> Source data:
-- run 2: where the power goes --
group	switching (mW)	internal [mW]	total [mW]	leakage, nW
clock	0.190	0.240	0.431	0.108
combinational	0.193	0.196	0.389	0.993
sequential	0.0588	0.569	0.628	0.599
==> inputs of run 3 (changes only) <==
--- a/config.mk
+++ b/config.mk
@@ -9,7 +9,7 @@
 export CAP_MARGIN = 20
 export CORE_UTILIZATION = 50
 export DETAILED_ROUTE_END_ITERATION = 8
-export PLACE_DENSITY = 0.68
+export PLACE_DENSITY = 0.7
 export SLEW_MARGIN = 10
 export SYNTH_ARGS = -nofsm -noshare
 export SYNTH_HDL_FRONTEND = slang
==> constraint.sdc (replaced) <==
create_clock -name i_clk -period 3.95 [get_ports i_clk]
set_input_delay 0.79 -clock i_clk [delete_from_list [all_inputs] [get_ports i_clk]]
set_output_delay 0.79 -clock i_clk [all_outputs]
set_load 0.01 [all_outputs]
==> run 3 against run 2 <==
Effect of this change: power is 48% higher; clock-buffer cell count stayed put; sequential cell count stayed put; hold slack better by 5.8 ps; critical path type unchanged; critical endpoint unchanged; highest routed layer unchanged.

> Task details: Find how many lines in the entries include the string "sequential", and state only the number.

> Finished task: 2